“A few days ago, I was violently tempted to quit Madeley. The spirit of Jonah had so seized upon my heart that I had the insolence to murmur against the Lord; but the storm is now happily calmed, at least for a season. Alas! what stubbornness there is in the will of man; and with what strength does it combat the will of God under the mask of piety, when it can no longer do so with the uncovered, shameless face of vice! ‘If a man bridleth not his tongue,’ all his outward ‘religion is vain.’ May we not add to this, if a man bridleth not his will, which is the language of his desires, his inward religion is vain also? The Lord does not, however, leave me altogether; and I have often a secret hope that He will one day touch my heart and lips with a live coal from the altar; and that then His word shall consume the stubble, and break to pieces the stone.
“The question, which you mean to repeat at the end of the winter, is, I hope, whether you shall be welcome at Madeley? My answer is, you shall be welcome; for I have already lost almost all my reputation, and the little that remains does not deserve a competition with the pleasure I shall have in seeing you.”[[71]]
Notwithstanding his dejection, and the opposition he had to encounter, Fletcher continued to labour with unflagging diligence. To his Friday night lecture he now added the catechising of children on Sunday afternoons, but relieved himself of the toil of preparing a second Sunday sermon, by reading the sermons of other men. He also began to see a prospect of commencing services at Madeley Wood and at Coalbrook Dale. Hence, in another letter to Charles Wesley he wrote as follows:—
“Madeley, April 27, 1761.
“When I first came to Madeley, I was greatly mortified and discouraged by the smallness of my congregations; and I thought if some of our friends in London had seen my little company they would have triumphed in their own wisdom. But now, thank God, things are altered in that respect. Last Sunday, I had the pleasure of seeing some in the churchyard who could not get into the church.

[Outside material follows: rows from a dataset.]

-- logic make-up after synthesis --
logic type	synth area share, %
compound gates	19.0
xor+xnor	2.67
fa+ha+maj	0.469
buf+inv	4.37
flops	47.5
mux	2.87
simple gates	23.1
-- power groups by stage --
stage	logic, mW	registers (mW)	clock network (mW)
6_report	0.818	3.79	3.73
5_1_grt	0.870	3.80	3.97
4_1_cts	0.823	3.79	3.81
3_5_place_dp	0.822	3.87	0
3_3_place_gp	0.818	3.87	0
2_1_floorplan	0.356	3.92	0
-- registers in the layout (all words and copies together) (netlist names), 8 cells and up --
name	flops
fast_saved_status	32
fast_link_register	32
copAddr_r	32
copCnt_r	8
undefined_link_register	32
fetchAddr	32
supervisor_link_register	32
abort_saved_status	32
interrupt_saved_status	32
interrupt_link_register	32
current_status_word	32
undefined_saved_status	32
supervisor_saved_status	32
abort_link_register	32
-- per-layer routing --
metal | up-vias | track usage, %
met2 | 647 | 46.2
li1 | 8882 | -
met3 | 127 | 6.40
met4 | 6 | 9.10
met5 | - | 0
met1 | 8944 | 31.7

“I began a few Sundays ago to preach in the afternoon, after catechising the children; but I do not preach my own sermons. Twice I read a sermon of Archbishop Usher’s; and last Sunday one of the Homilies, taking the liberty of making some observations on such passages as confirmed what I had advanced in the morning; and, by this means, I stopped the mouths of many adversaries.
“I have frequently had a desire to exhort in Madeley Wood and Coalbrook Dale, two villages of my parish; but I have not dared to run before I saw an open door. It now, I think, begins to open. Two small Societies of about twenty persons have formed of themselves in those places, although the devil seems determined to overturn all. A young person, the daughter of one of my rich parishioners, has been thrown into despair, so that everybody thought her insane, and, indeed, I thought so too. Judge how our adversaries rejoiced; and, for my part, I was tempted to forsake my ministry, and take to my heels; I never suffered such affliction. Last Saturday, I humbled myself before the Lord on her account, by fasting and prayer; and I hope the Lord heard my prayer. Yesterday, she found herself well enough to come to church.
“You will do well to engage your colliers at Kingswood to pray for their poor brethren at Madeley. May those at Madeley, one day, equal them in faith, as they now do in that wickedness, for which they (the Kingswood colliers) were famous before you went among them.
“Mr. Hill has written me a very obliging letter, to engage me to accompany the elder of my pupils to Switzerland; and if I had any other country than the place where I am, I should, perhaps, have been tempted to go. At present, however, I have no temptation that way, and I have declined the offer as politely as I could.”[[72]]
The case of the young woman just mentioned was to Fletcher a great trial. In a letter written to Lady Huntingdon[[73]] on the same day as the foregoing letter to Charles Wesley, he states, that, previous to this, reports had been spread that he drove the people mad, and he had borne such scandals “patiently enough,” but this “glaring instance,” which seemed to confirm the rumours circulated against him, had thrown him into “agonies of soul.” To a great extent, Fletcher had yet to learn a lesson which the Wesleys and Whitefield had long ago been taught: “If ye be reproached for the name of Christ, happy are ye; for the spirit of glory and of God resteth upon you” (1 Peter iv. 14).